/ or Ctrl+K to search to navigate Enter to select Esc to close

Matrices and Matrix Operations


In machine learning, whether you’re manipulating datasets, performing linear transformations in neural networks, or analyzing graph structures, matrices provide a compact and efficient way to represent and process information. In this post, we’ll explore the world of matrices and matrix operations through a problem-driven approach. Each section grounds the math in real ML use cases, walks through the concepts clearly, and wraps up with code and applications.
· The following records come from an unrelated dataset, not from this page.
File: src/rtl/kbd_spi_matrix.sv
// kbd_spi_matrix: receives the keyboard matrix over a slave SPI link from the
// PS/2 controller and presents it to the CPU as port FE column data.
//
// Build option: define KBD_JOY_EN to extend the frame to 45 bits. The last
// five bits received are then latched onto the JOY output (Kempston R,L,D,U,F).
// Without it, frames are 40 bits and a 45-bit frame is rejected.
//
// state  | meaning
// -------+-----------------------------------------------------------
// IDLE   | waiting for a KBD_CS falling edge to start a frame
// SHIFT  | frame in progress, sampling KBD_DI on KBD_CLK rising edges
// ABORT  | watchdog expired, ignoring KBD_CLK until KBD_CS rises
`timescale 1ns/1ps

module kbd_spi_matrix #(
    parameter int TIMEOUT_W = 16
) (
    input  logic        CLK_14MHZ,
    input  logic        CPU_RESET,
    input  logic        KBD_CLK,
    input  logic        KBD_CS,
    input  logic        KBD_DI,
    input  logic [7:0]  A_HI,
    output logic [4:0]  KB,
    output logic        FRAME_OK,
    output logic [3:0]  ERR_CNT
`ifdef KBD_JOY_EN
    ,
    output logic [4:0]  JOY
`endif
);

`ifdef KBD_JOY_EN
    localparam int FRAME_BITS = 45;
`else
    localparam int FRAME_BITS = 40;
`endif
    localparam int          MATRIX_BITS  = 40;
    localparam logic [5:0]  FRAME_BITS_C = 6'(FRAME_BITS);
    localparam logic [5:0]  BIT_CNT_MAX  = 6'd63;
    localparam logic [3:0]  ERR_CNT_MAX  = 4'd15;

    typedef enum logic [1:0] {
        ST_IDLE  = 2'd0,
        ST_SHIFT = 2'd1,
        ST_ABORT = 2'd2
    } state_t;

    state_t r_state;
    state_t w_state_nxt;

    logic r_clk_s1, r_clk_s2, r_clk_d;
    logic r_cs_s1, r_cs_s2, r_cs_d;
    logic r_di_s1, r_di_s2;
    logic [2:0] r_sync_vld;
    logic r_cs_armed;

    logic w_clk_rise;
    logic w_cs_rise;
    logic w_cs_fall;

    logic w_start;
    logic w_shift_en;
    logic w_commit;
    logic w_err;

    logic [5:0]             r_bit_cnt;
    logic [TIMEOUT_W-1:0]   r_wdog;
    logic [FRAME_BITS-1:0]  r_shift;
    logic [MATRIX_BITS-1:0] r_matrix;
    logic                   r_frame_ok;
    logic [3:0]             r_err_cnt;
    logic [4:0]             w_col_or;
`ifdef KBD_JOY_EN
    logic [4:0]             r_joy;
`endif

    // Two-flop synchronisers plus one edge-detect stage for the SPI inputs.
    // r_sync_vld marks when the chain holds real samples rather than reset
    // values; a CS falling edge is only honoured after CS has genuinely been
    // seen high, so a frame cut by reset cannot restart mid-stream.
    always_ff @(posedge CLK_14MHZ or negedge CPU_RESET) begin
        if (!CPU_RESET) begin
            r_clk_s1   <= 1'b0;
            r_clk_s2   <= 1'b0;
            r_clk_d    <= 1'b0;
            r_cs_s1    <= 1'b1;
            r_cs_s2    <= 1'b1;
            r_cs_d     <= 1'b1;
            r_di_s1    <= 1'b0;
            r_di_s2    <= 1'b0;
            r_sync_vld <= 3'b000;
            r_cs_armed <= 1'b0;
        end else begin
            r_clk_s1   <= KBD_CLK;
            r_clk_s2   <= r_clk_s1;
            r_clk_d    <= r_clk_s2;
            r_cs_s1    <= KBD_CS;
            r_cs_s2    <= r_cs_s1;
            r_cs_d     <= r_cs_s2;
            r_di_s1    <= KBD_DI;
            r_di_s2    <= r_di_s1;
            r_sync_vld <= {r_sync_vld[1:0], 1'b1};
            if (r_sync_vld[2] && r_cs_s2) begin
                r_cs_armed <= 1'b1;
            end
        end
    end

    assign w_clk_rise = r_clk_s2 & ~r_clk_d;
    assign w_cs_rise  = r_cs_s2 & ~r_cs_d;
    assign w_cs_fall  = r_cs_armed & r_cs_d & ~r_cs_s2;

    // FSM state register.
    always_ff @(posedge CLK_14MHZ or negedge CPU_RESET) begin
        if (!CPU_RESET) begin
            r_state <= ST_IDLE;
        end else begin
            r_state <= w_state_nxt;
        end
    end

    // FSM next state and datapath strobes; frame end takes priority over
    // the watchdog, and the watchdog over a coincident data clock.
    always_comb begin
        w_state_nxt = r_state;
        w_start     = 1'b0;
        w_shift_en  = 1'b0;
        w_commit    = 1'b0;
        w_err       = 1'b0;
        case (r_state)
            ST_IDLE: begin
                if (w_cs_fall) begin
                    w_state_nxt = ST_SHIFT;
                    w_start     = 1'b1;
                end
            end
            ST_SHIFT: begin
                if (w_cs_rise) begin
                    w_state_nxt = ST_IDLE;
                    if (r_bit_cnt == FRAME_BITS_C) begin
                        w_commit = 1'b1;
                    end else begin
                        w_err = 1'b1;
                    end
                end else if (r_wdog == '1) begin
                    w_state_nxt = ST_ABORT;
                    w_err       = 1'b1;
                end else if (w_clk_rise) begin
                    w_shift_en = 1'b1;
                end
            end
            ST_ABORT: begin
                if (w_cs_rise) begin
                    w_state_nxt = ST_IDLE;
                end
            end
            default: begin
                w_state_nxt = ST_IDLE;
            end
        endcase
    end

    // Shift register, saturating bit counter and CS-low watchdog.
    always_ff @(posedge CLK_14MHZ or negedge CPU_RESET) begin
        if (!CPU_RESET) begin
            r_shift   <= '0;
            r_bit_cnt <= '0;
            r_wdog    <= '0;
        end else begin
            if (w_start) begin
                r_bit_cnt <= '0;
                r_wdog    <= '0;
            end else begin
                if (r_state == ST_SHIFT) begin
                    r_wdog <= r_wdog + TIMEOUT_W'(1);
                end
                if (w_shift_en) begin
                    r_shift <= {r_shift[FRAME_BITS-2:0], r_di_s2};
                    if (r_bit_cnt != BIT_CNT_MAX) begin
                        r_bit_cnt <= r_bit_cnt + 6'd1;
                    end
                end
            end
        end
    end

    // Commit a complete frame in one clock so KB never sees partial data.
    always_ff @(posedge CLK_14MHZ or negedge CPU_RESET) begin
        if (!CPU_RESET) begin
            r_matrix   <= '0;
            r_frame_ok <= 1'b0;
`ifdef KBD_JOY_EN
            r_joy      <= '0;
`endif
        end else begin
            r_frame_ok <= w_commit;
            if (w_commit) begin
                r_matrix <= r_shift[FRAME_BITS-1 -: MATRIX_BITS];
`ifdef KBD_JOY_EN
                r_joy    <= r_shift[4:0];
`endif
            end
        end
    end

    // Saturating count of rejected or timed-out frames.
    always_ff @(posedge CLK_14MHZ or negedge CPU_RESET) begin
        if (!CPU_RESET) begin
            r_err_cnt <= '0;
        end else if (w_err && (r_err_cnt != ERR_CNT_MAX)) begin
            r_err_cnt <= r_err_cnt + 4'd1;
        end
    end

    // Port FE column read: OR the columns of every selected (low) row.
    always_comb begin
        w_col_or = 5'b00000;
        for (int row = 0; row < 8; row++) begin
            if (!A_HI[row]) begin
                w_col_or = w_col_or | r_matrix[5*row +: 5];
            end
        end
    end

    assign KB       = ~w_col_or;
    assign FRAME_OK = r_frame_ok;
    assign ERR_CNT  = r_err_cnt;
`ifdef KBD_JOY_EN
    assign JOY      = r_joy;
`endif

endmodule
Matrices and Matrix Operations

Think of a matrix as a grid—a two-dimensional array of numbers. On the surface, it may just look like a neat way to organize data, but in machine learning, it does so much more. Matrices are the building blocks for operations like transforming input features, propagating signals through neural networks, and encoding relationships in graph data.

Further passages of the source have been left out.